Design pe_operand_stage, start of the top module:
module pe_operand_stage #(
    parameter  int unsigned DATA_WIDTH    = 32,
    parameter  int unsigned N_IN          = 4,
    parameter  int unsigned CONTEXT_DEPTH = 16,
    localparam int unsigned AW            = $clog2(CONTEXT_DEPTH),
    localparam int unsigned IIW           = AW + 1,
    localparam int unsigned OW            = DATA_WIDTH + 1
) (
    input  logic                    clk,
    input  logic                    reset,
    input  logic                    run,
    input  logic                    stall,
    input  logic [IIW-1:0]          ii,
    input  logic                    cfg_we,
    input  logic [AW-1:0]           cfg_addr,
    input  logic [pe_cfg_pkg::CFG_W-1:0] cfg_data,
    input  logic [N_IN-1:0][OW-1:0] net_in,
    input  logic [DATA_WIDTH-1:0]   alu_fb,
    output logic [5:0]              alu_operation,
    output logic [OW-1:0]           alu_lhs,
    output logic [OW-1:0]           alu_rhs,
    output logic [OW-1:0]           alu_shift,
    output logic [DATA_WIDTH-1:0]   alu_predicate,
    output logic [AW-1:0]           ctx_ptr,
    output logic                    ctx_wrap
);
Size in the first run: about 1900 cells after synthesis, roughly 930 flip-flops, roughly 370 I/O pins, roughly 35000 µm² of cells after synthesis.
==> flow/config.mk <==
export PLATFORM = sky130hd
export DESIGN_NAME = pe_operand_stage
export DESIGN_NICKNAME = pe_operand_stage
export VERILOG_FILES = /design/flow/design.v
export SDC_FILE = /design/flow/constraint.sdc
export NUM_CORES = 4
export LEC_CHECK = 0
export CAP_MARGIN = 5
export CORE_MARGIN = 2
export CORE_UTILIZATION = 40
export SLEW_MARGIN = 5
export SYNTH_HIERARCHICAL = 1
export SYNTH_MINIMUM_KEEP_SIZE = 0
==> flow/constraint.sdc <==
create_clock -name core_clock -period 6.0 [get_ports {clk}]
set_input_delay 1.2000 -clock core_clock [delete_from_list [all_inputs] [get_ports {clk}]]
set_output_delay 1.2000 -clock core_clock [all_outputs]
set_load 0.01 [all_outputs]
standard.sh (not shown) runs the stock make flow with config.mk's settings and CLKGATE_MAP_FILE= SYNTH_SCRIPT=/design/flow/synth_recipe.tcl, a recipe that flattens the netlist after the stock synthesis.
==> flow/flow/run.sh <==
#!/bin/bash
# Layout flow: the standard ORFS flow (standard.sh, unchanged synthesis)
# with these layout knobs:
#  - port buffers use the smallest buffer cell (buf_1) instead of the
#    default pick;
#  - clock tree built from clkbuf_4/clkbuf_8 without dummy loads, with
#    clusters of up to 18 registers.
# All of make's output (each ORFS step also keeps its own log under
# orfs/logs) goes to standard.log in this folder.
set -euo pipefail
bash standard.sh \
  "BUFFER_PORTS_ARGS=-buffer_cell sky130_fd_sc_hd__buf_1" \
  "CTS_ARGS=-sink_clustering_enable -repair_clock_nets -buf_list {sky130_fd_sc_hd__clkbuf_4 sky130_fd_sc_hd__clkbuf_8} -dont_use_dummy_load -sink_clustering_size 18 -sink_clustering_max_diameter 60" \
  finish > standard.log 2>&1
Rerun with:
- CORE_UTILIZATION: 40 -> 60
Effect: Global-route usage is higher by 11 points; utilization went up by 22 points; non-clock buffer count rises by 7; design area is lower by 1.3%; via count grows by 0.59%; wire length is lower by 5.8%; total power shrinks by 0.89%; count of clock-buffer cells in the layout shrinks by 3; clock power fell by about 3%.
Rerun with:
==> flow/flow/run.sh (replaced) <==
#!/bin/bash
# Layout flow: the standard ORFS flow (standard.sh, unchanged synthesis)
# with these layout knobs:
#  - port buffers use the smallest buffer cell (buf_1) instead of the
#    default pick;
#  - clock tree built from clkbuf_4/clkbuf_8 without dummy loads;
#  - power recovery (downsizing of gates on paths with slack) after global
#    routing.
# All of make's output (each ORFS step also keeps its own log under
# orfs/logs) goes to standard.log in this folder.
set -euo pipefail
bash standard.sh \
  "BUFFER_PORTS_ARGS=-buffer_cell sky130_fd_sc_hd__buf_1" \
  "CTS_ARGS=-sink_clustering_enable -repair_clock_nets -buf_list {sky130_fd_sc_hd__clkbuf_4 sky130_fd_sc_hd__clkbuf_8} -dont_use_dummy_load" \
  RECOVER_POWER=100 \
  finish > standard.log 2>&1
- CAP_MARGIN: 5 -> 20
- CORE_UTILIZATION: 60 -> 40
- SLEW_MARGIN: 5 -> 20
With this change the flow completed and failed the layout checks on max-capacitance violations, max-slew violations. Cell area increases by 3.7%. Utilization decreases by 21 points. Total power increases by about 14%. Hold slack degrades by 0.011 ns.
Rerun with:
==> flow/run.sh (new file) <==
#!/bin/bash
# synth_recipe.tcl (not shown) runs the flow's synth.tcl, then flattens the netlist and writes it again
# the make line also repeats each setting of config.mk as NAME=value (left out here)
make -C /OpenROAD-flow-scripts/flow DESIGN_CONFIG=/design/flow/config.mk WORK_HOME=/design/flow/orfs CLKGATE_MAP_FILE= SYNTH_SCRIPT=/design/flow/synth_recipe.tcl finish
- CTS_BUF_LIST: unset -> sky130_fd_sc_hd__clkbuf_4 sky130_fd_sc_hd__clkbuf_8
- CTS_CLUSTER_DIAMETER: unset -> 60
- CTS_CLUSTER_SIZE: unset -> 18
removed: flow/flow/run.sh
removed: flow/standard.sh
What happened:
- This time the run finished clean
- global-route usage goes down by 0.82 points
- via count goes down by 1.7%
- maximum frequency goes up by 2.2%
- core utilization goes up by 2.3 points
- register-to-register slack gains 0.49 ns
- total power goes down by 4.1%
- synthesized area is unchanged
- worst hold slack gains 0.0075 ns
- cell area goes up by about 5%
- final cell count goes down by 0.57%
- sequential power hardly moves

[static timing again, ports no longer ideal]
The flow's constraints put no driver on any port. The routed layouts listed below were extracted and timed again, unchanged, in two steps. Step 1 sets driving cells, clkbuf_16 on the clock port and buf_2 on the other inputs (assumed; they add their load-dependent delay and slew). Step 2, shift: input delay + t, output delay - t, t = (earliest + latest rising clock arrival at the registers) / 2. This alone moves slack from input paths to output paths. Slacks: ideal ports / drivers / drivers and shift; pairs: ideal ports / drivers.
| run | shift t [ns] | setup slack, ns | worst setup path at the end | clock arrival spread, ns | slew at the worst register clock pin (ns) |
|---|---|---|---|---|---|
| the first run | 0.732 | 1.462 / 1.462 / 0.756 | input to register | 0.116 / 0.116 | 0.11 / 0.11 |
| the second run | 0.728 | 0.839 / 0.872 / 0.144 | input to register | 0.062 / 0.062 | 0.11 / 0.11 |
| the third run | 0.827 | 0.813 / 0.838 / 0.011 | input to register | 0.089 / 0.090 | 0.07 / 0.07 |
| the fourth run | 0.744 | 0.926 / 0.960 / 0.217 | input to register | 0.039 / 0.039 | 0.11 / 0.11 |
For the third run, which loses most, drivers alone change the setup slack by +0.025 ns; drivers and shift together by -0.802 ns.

....................

_Task to carry out:_
If the word "module" is on a line above, return that line.

_Solution to this task:_
Design pe_operand_stage, start of the top module:
module pe_operand_stage #(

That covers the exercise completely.